JULIO PÉREZ - VIGO
En su última sesión, el pasado día 28, el Consejo de Estado despachó los proyectos de reales decretos para pagos directos en agricultura y ganadería, el establecimiento de requisitos mínimos a los centros que imparten enseñanzas de segundo ciclo en Infantil, Primaria y Secundaria, el nuevo funcionamiento de la Inspección de Trabajo y el recurso de inconstitucionalidad contra la normativa del Ejecutivo de Camps para revitalizar el casco histórico de Valencia. Un ejemplo del día a día del órgano supremo consultivo que tiene el Gobierno central para no dar pasos en falso. La conciencia del Estado tiene que hablar ahora sobre el nuevo marco legal impuesto por la Xunta para las cajas de ahorros. El dictamen "urgente" solicitado en nombre del Ministerio de Política Territorial y que en principio se conocerá hoy servirá de base para pedir la paralización de la norma gallega y, posiblemente, un nuevo enfrentamiento entre Moncloa y San Caetano.
¿Quién está en el seno del Consejo? A la cabeza, Francisco Rubio Llorente, su presidente desde 2004, catedrático de Derecho Constitucional. El también ex número dos del alto Tribunal relevó en el cargo al gallego José Manuel Romay Beccaría. La elección depende del Consejo de Ministros y, según la ley orgánica que dicta su funcionamiento, se refrenda "entre juristas de reconocido prestigio y experiencia en asuntos de Estado". La representación del Consejo y la jefatura de todas las dependencias está en sus manos.
A él lo acompañan en la Comisión Permanente nueve consejeros con orígenes muy, muy distintos, que tienen en común una larga trayectoria en el sector de la judicatura. Son Landelino Lavilla, ministro de Justicia y presidente del Congreso con UCD; Miguel Rodríguez-Piñero, responsable del Tribunal Constitucional entre 1992 y 1995; Miguel Herrero y Rodríguez de Miñón, uno de los padres de la Constitución y ex militante del PP desde 1993; Fernando Ledesma, magistrado del Supremo y ex presidente del Consejo de Estado; Antonio Sánchez del Corral, un capitán que el Consejo heredó de la época franquista; José Luis Manzanares, ex magistrado de la Sala Penal del Supremo; Miguel Vizcaíno Márquez, secretario nacional de Sindicatos durante el franquismo; y Enrique Alonso, experto en Derecho Administrativo.
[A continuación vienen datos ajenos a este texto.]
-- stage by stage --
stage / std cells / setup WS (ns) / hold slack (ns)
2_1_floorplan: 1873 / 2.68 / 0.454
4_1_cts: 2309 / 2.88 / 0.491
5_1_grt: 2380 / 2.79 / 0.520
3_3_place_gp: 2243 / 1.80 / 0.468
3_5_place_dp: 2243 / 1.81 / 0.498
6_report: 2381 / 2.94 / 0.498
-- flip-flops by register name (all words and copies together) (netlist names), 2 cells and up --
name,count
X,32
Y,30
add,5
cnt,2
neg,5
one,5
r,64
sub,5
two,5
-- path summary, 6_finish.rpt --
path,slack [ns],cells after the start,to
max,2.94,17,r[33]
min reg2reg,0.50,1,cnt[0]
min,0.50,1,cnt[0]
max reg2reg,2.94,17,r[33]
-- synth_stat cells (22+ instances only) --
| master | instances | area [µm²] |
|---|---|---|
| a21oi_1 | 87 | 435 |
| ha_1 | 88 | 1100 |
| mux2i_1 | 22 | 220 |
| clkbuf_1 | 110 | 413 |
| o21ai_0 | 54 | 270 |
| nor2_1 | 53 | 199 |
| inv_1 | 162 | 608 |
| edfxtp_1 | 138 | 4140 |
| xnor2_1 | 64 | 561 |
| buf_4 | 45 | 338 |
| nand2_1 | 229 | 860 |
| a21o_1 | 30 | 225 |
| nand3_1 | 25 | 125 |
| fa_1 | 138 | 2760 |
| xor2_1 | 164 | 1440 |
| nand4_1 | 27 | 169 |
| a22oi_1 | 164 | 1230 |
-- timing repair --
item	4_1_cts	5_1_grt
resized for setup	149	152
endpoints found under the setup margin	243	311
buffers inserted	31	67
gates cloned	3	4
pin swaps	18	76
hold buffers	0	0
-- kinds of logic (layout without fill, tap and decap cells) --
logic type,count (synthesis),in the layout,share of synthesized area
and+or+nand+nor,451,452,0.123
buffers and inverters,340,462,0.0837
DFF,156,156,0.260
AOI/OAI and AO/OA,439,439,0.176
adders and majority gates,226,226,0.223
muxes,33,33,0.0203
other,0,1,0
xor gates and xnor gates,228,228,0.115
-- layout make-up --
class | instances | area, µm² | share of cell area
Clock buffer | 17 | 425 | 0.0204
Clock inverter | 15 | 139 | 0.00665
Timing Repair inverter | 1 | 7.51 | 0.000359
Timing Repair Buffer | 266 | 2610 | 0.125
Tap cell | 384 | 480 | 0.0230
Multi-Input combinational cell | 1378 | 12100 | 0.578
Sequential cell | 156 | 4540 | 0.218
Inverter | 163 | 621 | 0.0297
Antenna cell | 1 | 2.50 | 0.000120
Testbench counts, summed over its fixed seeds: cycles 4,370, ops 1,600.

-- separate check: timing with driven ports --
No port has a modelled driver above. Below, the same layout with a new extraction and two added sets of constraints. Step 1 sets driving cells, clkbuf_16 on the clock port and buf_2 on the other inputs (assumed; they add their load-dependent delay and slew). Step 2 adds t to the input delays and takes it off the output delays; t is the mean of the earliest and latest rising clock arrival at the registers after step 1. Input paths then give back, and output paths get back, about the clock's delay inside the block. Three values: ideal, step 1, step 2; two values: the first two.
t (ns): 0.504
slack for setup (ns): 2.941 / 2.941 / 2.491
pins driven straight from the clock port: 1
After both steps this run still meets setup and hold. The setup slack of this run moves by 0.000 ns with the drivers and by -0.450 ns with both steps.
Context: an optimization exercise on an open-source flow, tuned for a short achievable clock period and few clock cycles. The choices shown serve that exercise and are no tape-out recipe. Only simulation tests tie the RTL to the original design; equivalence was not proved. The flow treats the clock pin as an ideal source, which a real chip does not have. No activity file was given, so power comes from the tool's default toggle rates.

==> inputs of branch fjord <==
## mnpk01
module mnpk01 (
    input         clk,
    input         rst,
    output [15:0] rom_addr,
    input  [7:0]  rom_data,
    output [15:0] ram_addr,
    output [7:0]  ram_wdata,
    output        ram_we,
    input  [7:0]  ram_rdata,
    output        halted
);
export LEC_CHECK = 0
export ABC_CLOCK_PERIOD_IN_PS = 2500
export CAP_MARGIN = 20
export CORE_MARGIN = 2
export CORE_UTILIZATION = 40
export SLEW_MARGIN = 20
export TNS_END_PERCENT = 100
create_clock -name core_clock -period 9.0 [get_ports {clk}]
standard.sh (not shown) runs the stock make flow with config.mk's settings and CLKGATE_MAP_FILE= SYNTH_SCRIPT=/design/flow/synth_recipe.tcl, a recipe that flattens the netlist after the stock synthesis.
==> flow/flow/run.sh <==
#!/bin/bash
# The standard layout (the standard.sh: standard synthesis, ORFS
# floorplan to finish), with the timing repair aiming well past the clock
# period: repair_timing's setup margin makes it keep improving the paths
# after the 9 ns constraint is met.
set -euo pipefail
bash standard.sh SETUP_SLACK_MARGIN=6.4 finish > standard.log 2>&1
==> inputs of branch harbor, as changes to branch fjord <==
--- a/flow/design.v
+++ b/flow/design.v
@@ -18,25 +18,12 @@
     reg        d_mvi, d_mov, d_mvib, d_load, d_store, d_jmp, d_alu;
     reg [7:0]  b1, b2, q;
     reg [31:0] sela, selb;           
     wire op_multi = ((rom_data >= 8'h01) && (rom_data <= 8'h0B)) ||
                     ((rom_data[7:4] == 4'h1) && (rom_data[3:0] <= 4'hD));
     wire op_halt  = (rom_data == 8'hFF);
-    reg jcond;
-    always @(*) begin
-        case (jop)
-            4'h6:    jcond = 1'b1;
-            4'h7:    jcond = fz;
-            4'h8:    jcond = ~fz;
-            4'h9:    jcond = fc;
-            4'hA:    jcond = ~fc;
-            4'hB:    jcond = fn;
-            default: jcond = 1'b0;
-        endcase
-    end
-    wire [31:0] rom_sel = 32'd1 << rom_data[4:0];
     reg        x_valid;
     reg        w_valid, w_alu, w_both;
     reg [31:0] w_we;
     reg [7:0]  w_a, w_b, w_hi;
     reg        w_cin;
     reg        w_sum, w_and, w_or, w_xor, w_not, w_shl, w_shr, w_rol, w_pass;
@@ -44,35 +31,65 @@
     reg [31:0] r_we;
     reg [7:0]  r_lo, r_hi;
     reg [15:0] ram_addr_r;
     reg [7:0]  ram_wdata_r;
     reg        ram_we_r;
     reg        halted_r;
-    wire flags_busy = w_valid & w_alu;    
-    wire skip  = (st == B1) & d_jmp & ~flags_busy & ~jcond;
-    wire take  = (st == B2) & d_jmp & jcond;
+    wire [8:0] sum = {1'b0, w_a} + {1'b0, w_b} + {8'd0, w_cin};
+    wire       w_fl   = w_valid & w_alu;
+    wire       zero_f = ((w_a ^ w_b) == {w_a[6:0] | w_b[6:0], w_cin});
+    wire       nz = w_fl ? (w_zf & zero_f) : fz;
+    wire       nc = w_fl ? ((w_c_co & sum[8]) | (w_c_nco & ~sum[8]) |
+                            (w_cmp & sum[8] & ~zero_f) | (w_c7 & w_a[7]) | (w_c0 & w_a[0]))
+                         : fc;
+    wire       nn = w_fl ? (w_cmp & ~sum[8]) : fn;
+    function jc;
+        input [3:0] o;
+        input z, c, n;
+        case (o)
+            4'h6:    jc = 1'b1;
+            4'h7:    jc = z;
+            4'h8:    jc = ~z;
+            4'h9:    jc = c;
+            4'hA:    jc = ~c;
+            4'hB:    jc = n;
+            default: jc = 1'b0;
+        endcase
+    endfunction
+    wire jcondf = jc(jop, nz, nc, nn);           
+    wire op_cj  = (rom_data[7:4] == 4'h0) && (rom_data[3:0] >= 4'h7) && (rom_data[3:0] <= 4'hB);
+    wire op_nt  = op_cj & ~jc(rom_data[3:0], fz, fc, fn) & ~(x_valid & d_alu) & ~w_fl;
+    wire [31:0] rom_sel = 32'd1 << rom_data[4:0];
+    wire skip0 = (st == OP) & op_nt;
+    wire skip  = (st == B1) & d_jmp & ~jcondf;
+    reg  take_r;                       
+    wire take  = take_r;
     wire last3 = (st == B2) & (d_mvi | d_mov | d_alu);
     wire last4 = (st == B3);
     wire disp  = ~hlt & (last3 | last4);
     always @(posedge clk or posedge rst) begin
         if (rst) begin
             pc  <= 16'h0000;
             st  <= OP;
+            take_r <= 1'b0;
             hlt <= 1'b0;
         end else begin
+            take_r <= (st == B1) & d_jmp & jcondf;
             if (take)
                 pc <= {rom_data, b1};
+            else if (skip0)
+                pc <= pc + 16'd3;
             else if (skip)
                 pc <= pc + 16'd2;
             else
                 pc <= pc + 16'd1;
             case (st)
                 OP: begin
                     if (op_halt)
                         hlt <= 1'b1;
-                    st <= op_multi ? B1 : OP;
+                    st <= (op_multi & ~op_nt) ? B1 : OP;
                 end
                 B1:      st <= skip ? OP : B2;
                 B2:      st <= (d_mvib | d_load | d_store) ? B3 : OP;
                 default: st <= OP;
             endcase
         end
@@ -114,14 +131,12 @@
             if (r_we[i])
                 rf[i] <= (i < 16) ? r_lo : r_hi;
     end
     wire [3:0] aop = jop;
     wire x_wr = x_valid & (d_mvi | d_mov | d_mvib | d_load | d_alu);
     wire [31:0] x_we = d_mvib ? {sela[15:0] | sela[31:16], sela[15:0] | sela[31:16]} : sela;
-    wire [8:0] sum = {1'b0, w_a} + {1'b0, w_b} + {8'd0, w_cin};
-    wire       zero = (sum[7:0] == 8'h00);
     wire [7:0] res = ({8{w_sum}}  & sum[7:0])
                    | ({8{w_and}}  & (w_a & w_b))
                    | ({8{w_or}}   & (w_a | w_b))
                    | ({8{w_xor}}  & (w_a ^ w_b))
                    | ({8{w_not}}  & ~w_a)
                    | ({8{w_shl}}  & {w_a[6:0], 1'b0})
@@ -144,29 +159,23 @@
             w_valid  <= x_wr;
             w_alu    <= x_valid & d_alu;
             w_we     <= x_wr ? x_we : 32'h0;
             ram_we_r <= x_valid & d_store;
             r_we     <= w_we;
             if (w_valid & w_alu) begin
-                fz <= w_zf & zero;
-                fc <= (w_c_co & sum[8]) | (w_c_nco & ~sum[8]) |
-                      (w_cmp & sum[8] & ~zero) | (w_c7 & w_a[7]) | (w_c0 & w_a[0]);
-                fn <= w_cmp & ~sum[8];
+                fz <= w_zf & zero_f;
+                fc <= nc;
+                fn <= nn;
             end
             rv <= rv | r_we;
-            if (hlt | ((st == OP) & op_halt & ~(x_valid & d_store)))
-                halted_r <= 1'b1;
+            halted_r <= hlt | ((st == OP) & op_halt & ~(x_valid & d_store));
         end
     end
     always @(posedge clk) begin
-        if (last4 & d_load)
-            ram_addr_r <= {rom_data, b2};
-        if (x_valid & d_store) begin
-            ram_addr_r  <= {b2, b1};
-            ram_wdata_r <= qb;
-        end
+        ram_addr_r  <= (last4 & d_load) ? {rom_data, b2} : {b2, b1};
+        ram_wdata_r <= qb;
         w_both <= d_mvib;
         w_hi   <= q;
         if (d_alu)
             w_a <= qa;
         else if (d_mvi)
             w_a <= q;
==> inputs of branch delta, as changes to branch fjord <==
==> flow/design.v (replaced) <==
module mnpk01 (
    input         clk,
    input         rst,
    output [15:0] rom_addr,
    input  [7:0]  rom_data,
    output [15:0] ram_addr,
    output [7:0]  ram_wdata,
    output        ram_we,
    input  [7:0]  ram_rdata,
    output        halted
);
    localparam OP = 2'd0, B1 = 2'd1, B2 = 2'd2, B3 = 2'd3;
    reg [15:0] pc;
    reg [1:0]  st;
    reg        hlt;
    reg        fz, fc, fn;
    reg [3:0]  jop;
    reg        d_mvi, d_mov, d_mvib, d_load, d_store, d_jmp, d_alu;
    reg [7:0]  b1, b2, q;
    wire op_multi = ((rom_data >= 8'h01) && (rom_data <= 8'h0B)) ||
                    ((rom_data[7:4] == 4'h1) && (rom_data[3:0] <= 4'hD));
    wire op_halt  = (rom_data == 8'hFF);
    reg        x_valid;
    reg        w_valid, w_alu, w_both;
    reg        w_wlo, w_whi;
    reg [3:0]  w_reg;
    reg [7:0]  w_a, w_b, w_hi;
    reg        w_cin;
    reg        w_sum, w_and, w_or, w_xor, w_not, w_shl, w_shr, w_rol, w_pass;
    reg        w_zf, w_c_co, w_c_nco, w_cmp, w_c7, w_c0;
    reg        r_wlo, r_whi;
    reg [3:0]  r_reg;
    reg [7:0]  r_lo, r_hi;
    reg [15:0] ram_addr_r;
    reg [7:0]  ram_wdata_r;
    reg        ram_we_r;
    reg        halted_r;
    wire [8:0] sum = {1'b0, w_a} + {1'b0, w_b} + {8'd0, w_cin};
    wire       w_fl   = w_valid & w_alu;
    wire       zero_f = ((w_a ^ w_b) == {w_a[6:0] | w_b[6:0], w_cin});
    wire       nz = w_zf & zero_f;
    wire       nc = (w_c_co & sum[8]) | (w_c_nco & ~sum[8]) |
                    (w_cmp & sum[8] & ~zero_f) | (w_c7 & w_a[7]) | (w_c0 & w_a[0]);
    wire       nn = w_cmp & ~sum[8];
    reg  [4:0] ntm;                    
    reg  [5:0] jt;                     
    wire op_nt = (st == OP) && (rom_data[7:4] == 4'h0) &&
                 (((rom_data[3:0] == 4'h7) & ntm[0]) | ((rom_data[3:0] == 4'h8) & ntm[1]) |
                  ((rom_data[3:0] == 4'h9) & ntm[2]) | ((rom_data[3:0] == 4'hA) & ntm[3]) |
                  ((rom_data[3:0] == 4'hB) & ntm[4]));
    wire take  = jt[0] | (jt[1] & fz) | (jt[2] & ~fz) | (jt[3] & fc) | (jt[4] & ~fc) | (jt[5] & fn);
    wire last3 = (st == B2) & (d_mvi | d_mov | d_alu);
    wire last4 = (st == B3);
    wire disp  = ~hlt & (last3 | last4);
    wire [15:0] pc_a = take ? {rom_data, b1} : pc + 16'd1;
    always @(posedge clk or posedge rst) begin
        if (rst) begin
            pc  <= 16'h0000;
            st  <= OP;
            ntm <= 5'h00;
            jt  <= 6'h00;
            hlt <= 1'b0;
        end else begin
            pc  <= op_nt ? pc + 16'd3 : pc_a;
            ntm <= {5{~(disp & d_alu) & ~(x_valid & d_alu) & ~w_fl}} & {~fn, fc, ~fc, fz, ~fz};
            jt  <= {6{(st == B1) & d_jmp}} & (6'd1 << (jop - 4'd6));
            case (st)
                OP: begin
                    if (op_halt)
                        hlt <= 1'b1;
                    st <= (op_multi & ~op_nt) ? B1 : OP;
                end
                B1:      st <= B2;
                B2:      st <= (d_mvib | d_load | d_store) ? B3 : OP;
                default: st <= OP;
            endcase
        end
    end
    always @(posedge clk) begin
        q    <= rom_data;
        if (st == OP) begin
            jop     <= rom_data[3:0];
            d_mvi   <= (rom_data == 8'h01);
            d_mov   <= (rom_data == 8'h02);
            d_mvib  <= (rom_data == 8'h03);
            d_load  <= (rom_data == 8'h04);
            d_store <= (rom_data == 8'h05);
            d_jmp   <= (rom_data >= 8'h06) && (rom_data <= 8'h0B);
            d_alu   <= (rom_data[7:4] == 4'h1) && (rom_data[3:0] <= 4'hD);
        end
        if (st == B1) begin
            b1   <= rom_data;
        end
        if (st == B2)
            b2 <= rom_data;
    end
    reg [7:0]  rf [0:31];             
    reg [31:0] rv;                    
    wire [7:0] qa = rv[b1[4:0]] ? rf[b1[4:0]] : 8'h00;
    wire [7:0] qb = rv[q[4:0]]  ? rf[q[4:0]]  : 8'h00;
    wire [31:0] r_we = {{16{r_whi}} & (16'd1 << r_reg), {16{r_wlo}} & (16'd1 << r_reg)};
    integer i;
    always @(posedge clk) begin
        for (i = 0; i < 32; i = i + 1)
            if (r_we[i])
                rf[i] <= (i < 16) ? r_lo : r_hi;
    end
    wire [3:0] aop = jop;
    wire x_wr = x_valid & (d_mvi | d_mov | d_mvib | d_load | d_alu);
    wire [7:0] res = ({8{w_sum}}  & sum[7:0])
                   | ({8{w_and}}  & (w_a & w_b))
                   | ({8{w_or}}   & (w_a | w_b))
                   | ({8{w_xor}}  & (w_a ^ w_b))
                   | ({8{w_not}}  & ~w_a)
                   | ({8{w_shl}}  & {w_a[6:0], 1'b0})
                   | ({8{w_shr}}  & {1'b0, w_a[7:1]})
                   | ({8{w_rol}}  & {w_a[6:0], w_a[7]})
                   | ({8{w_pass}} & w_a);
    always @(posedge clk or posedge rst) begin
        if (rst) begin
            x_valid  <= 1'b0;
            w_valid  <= 1'b0;
            w_alu    <= 1'b0;
            w_wlo    <= 1'b0;
            w_whi    <= 1'b0;
            r_wlo    <= 1'b0;
            r_whi    <= 1'b0;
            rv       <= 32'h0;
            ram_we_r <= 1'b0;
            fz <= 1'b0; fc <= 1'b0; fn <= 1'b0;
            halted_r <= 1'b0;
        end else begin
            x_valid  <= disp;
            w_valid  <= x_wr;
            w_alu    <= x_valid & d_alu;
            w_wlo    <= x_wr & (d_mvib | ~b1[4]);
            w_whi    <= x_wr & (d_mvib | b1[4]);
            ram_we_r <= x_valid & d_store;
            r_wlo    <= w_wlo;
            r_whi    <= w_whi;
            if (w_fl) begin
                fz <= nz;
                fc <= nc;
                fn <= nn;
            end
            rv <= rv | r_we;
            halted_r <= hlt | ((st == OP) & op_halt & ~(x_valid & d_store));
        end
    end
    always @(posedge clk) begin
        ram_addr_r  <= (last4 & d_load) ? {rom_data, b2} : {b2, b1};
        ram_wdata_r <= qb;
        w_both <= d_mvib;
        w_reg  <= b1[3:0];
        r_reg  <= w_reg;
        w_hi   <= q;
        if (d_alu)
            w_a <= qa;
        else if (d_mvi)
            w_a <= q;
        else if (d_mvib)
            w_a <= b2;
        else if (d_load)
            w_a <= ram_rdata;
        else
            w_a <= qb;
        case (aop)
            4'h1, 4'hB: w_b <= ~qb;      
            4'h2:       w_b <= 8'h00;    
            4'h3:       w_b <= 8'hFF;    
            default:    w_b <= qb;
        endcase
        w_cin   <= (aop == 4'h1) | (aop == 4'h2) | (aop == 4'hB);
        w_sum   <= d_alu & (aop <= 4'h3);
        w_and   <= d_alu & (aop == 4'h4);
        w_or    <= d_alu & (aop == 4'h5);
        w_xor   <= d_alu & (aop == 4'h6);
        w_not   <= d_alu & (aop == 4'h7);
        w_shl   <= d_alu & (aop == 4'h8);
        w_shr   <= d_alu & (aop == 4'h9);
        w_rol   <= d_alu & (aop == 4'hA);
        w_pass  <= ~d_alu | (aop == 4'hB) | (aop == 4'hC);
        w_zf    <= (aop == 4'h0) | (aop == 4'h1) | (aop == 4'h3) | (aop == 4'hB);
        w_c_co  <= (aop == 4'h0) | (aop == 4'h2);
        w_c_nco <= (aop == 4'h1) | (aop == 4'h3);
        w_cmp   <= (aop == 4'hB);
        w_c7    <= (aop == 4'h8) | (aop == 4'hA);
        w_c0    <= (aop == 4'h9);
        r_lo <= res;
        r_hi <= w_both ? w_hi : res;
    end
    assign rom_addr  = pc;
    assign ram_addr  = ram_addr_r;
    assign ram_wdata = ram_wdata_r;
    assign ram_we    = ram_we_r;
    assign halted    = halted_r;
endmodule
==> flow/flow/run.sh (replaced) <==
#!/bin/bash
set -euo pipefail
here=$(pwd)
bash standard.sh SETUP_SLACK_MARGIN=6.4 PRE_CTS_TCL="$here/flow/pre_cts.tcl" finish > standard.log 2>&1
==> flow/flow/pre_cts.tcl (new file) <==
proc my_remove_clock_root {} {
  set block [ord::get_db_block]
  set clk_net [$block findNet clk]
  set roots {}
  foreach it [$clk_net getITerms] {
    lappend roots [$it getInst]
  }
  if { [llength $roots] != 1 } {
    puts "remove_clock_root: clk drives [llength $roots] cells, left as is"
    return
  }
  set root [lindex $roots 0]
  set out_net ""
  foreach it [$root getITerms] {
    if { [$it isOutputSignal] } { set out_net [$it getNet] }
  }
  if { $out_net == "" } { return }
  set loads {}
  foreach it [$out_net getITerms] {
    if { [$it getInst] != $root } { lappend loads $it }
  }
  if { [llength $loads] > 4 || [llength [$out_net getBTerms]] > 0 } {
    puts "remove_clock_root: root drives [llength $loads] pins, left as is"; foreach l $loads { puts "  [[$l getInst] getName] [[[$l getInst] getMaster] getName] [$l getIoType]" }
    return
  }
  puts "remove_clock_root: removing [$root getName], clk now drives [llength $loads] buffers"
  foreach it [$root getITerms] {
    if { [$it getNet] != "NULL" } { $it disconnect }
  }
  foreach it $loads {
    $it disconnect
    $it connect $clk_net
  }
  odb::dbInst_destroy $root
  odb::dbNet_destroy $out_net
}

rename clock_tree_synthesis my_clock_tree_synthesis
proc clock_tree_synthesis { args } {
  my_clock_tree_synthesis {*}$args
  my_remove_clock_root
}
==> run summary <==
Share of cell area taken by multi-input logic gates: branch fjord 25.9%; branch delta 32.7%; branch harbor 27.5%
Post-route non-filler standard cell count: branch fjord 2513; branch delta 2701; branch harbor 2714
Reg power frac: branch fjord 50.2%; branch delta 42.8%; branch harbor 47.7%
Clock buffer and inverter area fraction after layout: branch fjord 7.50%; branch delta 6.44%; branch harbor 7.41%
Number of H-tree levels: branch fjord 2; branch delta -; branch harbor 2
EDFF count, synth: branch fjord 339; branch delta 283; branch harbor 315
Multi-input combinational gate total: branch fjord 954; branch delta 1115; branch harbor 1077
Synthesized area per cell: branch fjord 13.4 um2; branch delta 12.1 um2; branch harbor 12.4 um2
Sequential-cell power consumption: branch fjord 3.52 mW; branch delta 2.98 mW; branch harbor 3.48 mW
Number of detailed-route iterations in the first pass: branch fjord 9; branch delta 7; branch harbor 8
Slew of the pin with the lowest slew margin: branch fjord 1100 ps; branch delta 1270 ps; branch harbor 1100 ps
Area grow syn2layout: branch fjord 15.8%; branch delta 32.6%; branch harbor 21.5%
Post-layout instance area: branch fjord 0.0257 mm2; branch delta 0.0273 mm2; branch harbor 0.0273 mm2
Number of rows in the core area: branch fjord 86; branch delta 83; branch harbor 86
Clk sink count: branch fjord 559; branch delta 454; branch harbor 560
Proportion of synthesized chip area in sequential cells: branch fjord 68.4%; branch delta 59.6%; branch harbor 66.8%
Synthesized-area fraction occupied by and/or/nand/nor cells: branch fjord 11.3%; branch delta 15.0%; branch harbor 16.3%
Post-placement cell count: branch fjord 2371; branch delta 2428; branch harbor 2529
Status: branch fjord complete, no violations; branch delta complete, no violations; branch harbor complete, no violations
Clock insertion delay at the later pin of the skew report: branch fjord 650 ps; branch delta 410 ps; branch harbor 670 ps
Testbench counts of branch fjord, summed over its fixed seeds: cycles 47,411.
Testbench counts of branch harbor, summed over its fixed seeds: cycles 46,571.
Testbench counts of branch delta, summed over its fixed seeds: cycles 47,035.

## port drivers added, routing unchanged
No port has a modelled driver above. Below, the same layouts with a new extraction and two added sets of constraints. Step 1, drivers: a clkbuf_16 drives clk and a buf_2 each remaining input, both assumed. Step 2, shift: input delay + t, output delay - t, t = (earliest + latest rising clock arrival at the registers) / 2. This alone moves slack from input paths to output paths. Slacks: ideal ports / drivers / drivers and shift; pairs: ideal ports / drivers.
| run | shift t [ns] | slack for setup (ns) | latest minus earliest clock arrival (ns) | slew at the worst register clock pin (ns) |
|---|---|---|---|---|
| branch fjord | 0.692 | 5.954 / 5.898 / 5.860 | 0.048 / 0.048 | 0.07 / 0.07 |
| branch harbor | 0.701 | 5.540 / 5.509 / 4.808 | 0.050 / 0.050 | 0.07 / 0.07 |
| branch delta | 0.532 | 5.606 / 5.582 / 5.159 | 0.036 / 0.035 | 0.07 / 0.07 |
After both steps setup and hold are still met in every run listed. The setup slack of branch harbor, which loses most, moves by -0.031 ns with the drivers and by -0.732 ns with both steps.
Por el hecho en sí mismo de ocupar un determinado cargo, hay otros once consejeros que forman parte del organismo, los natos. Encargados de reales academias, el jefe del Estado Mayor de la Defensa, el Fiscal General del Estado, el presidente del Consejo Económico y Social y alguien muy relacionado con el sector de las cajas, el gobernador del Banco de España, actualmente Miguel Ángel Fernández Ordóñez. El Pleno del Consejo de Estado se completa con los consejeros electivos, designados por el Gobierno entre personas que hayan ocupado un abanico de cargos que va desde el Senado, al Defensor del Pueblo, pasando por antiguos alcaldes de capitales de provincia, embajadores, rectores de universidad o magistrados con altas responsabilidades.
Una nómina con muchos colores políticos en la que están incluidos actualmente Josefina Gómez Mendoza, de la Real Academia de Historia; Amelia Valcárcel Bernaldo de Quirós, filósofa y escritora; Juan José Laborda y María Amparo Rubiales, ex senadores socialistas; Isabel Tocino, ex ministra del PP; el ex diputado de CIU, Manuel José Silva Sánchez; Juan Antonio Ortega y Díaz Ambrona, ex ministro con Suárez; y José Ramón Recalde Díez, político vasco socialista que sufrió un grave atentado de ETA.
¿Participan todos en el dictamen sobre la ley gallega? No. El Consejo se divide en secciones, ocho en total. Cada una presidida por un consejero permanente y el apoyo de un Letrado Mayor y los letrados que sean necesarios en función de la complejidad del tema. De ahí pasa, sí, al Pleno del Consejo.
En su lista de tareas recientes, y que muestra de forma muy clara la transcendencia de su asesoramiento, destaca el anteproyecto de la ley del aborto. El dictamen tuvo a la clase política en vilo, tras el informe desfavorable del Consejo Fiscal y del silencio del Consejo General del Poder Judicial. Su sí por unanimidad permitió al Gobierno central presentar la nueva normativa con la seguridad jurídica suficiente.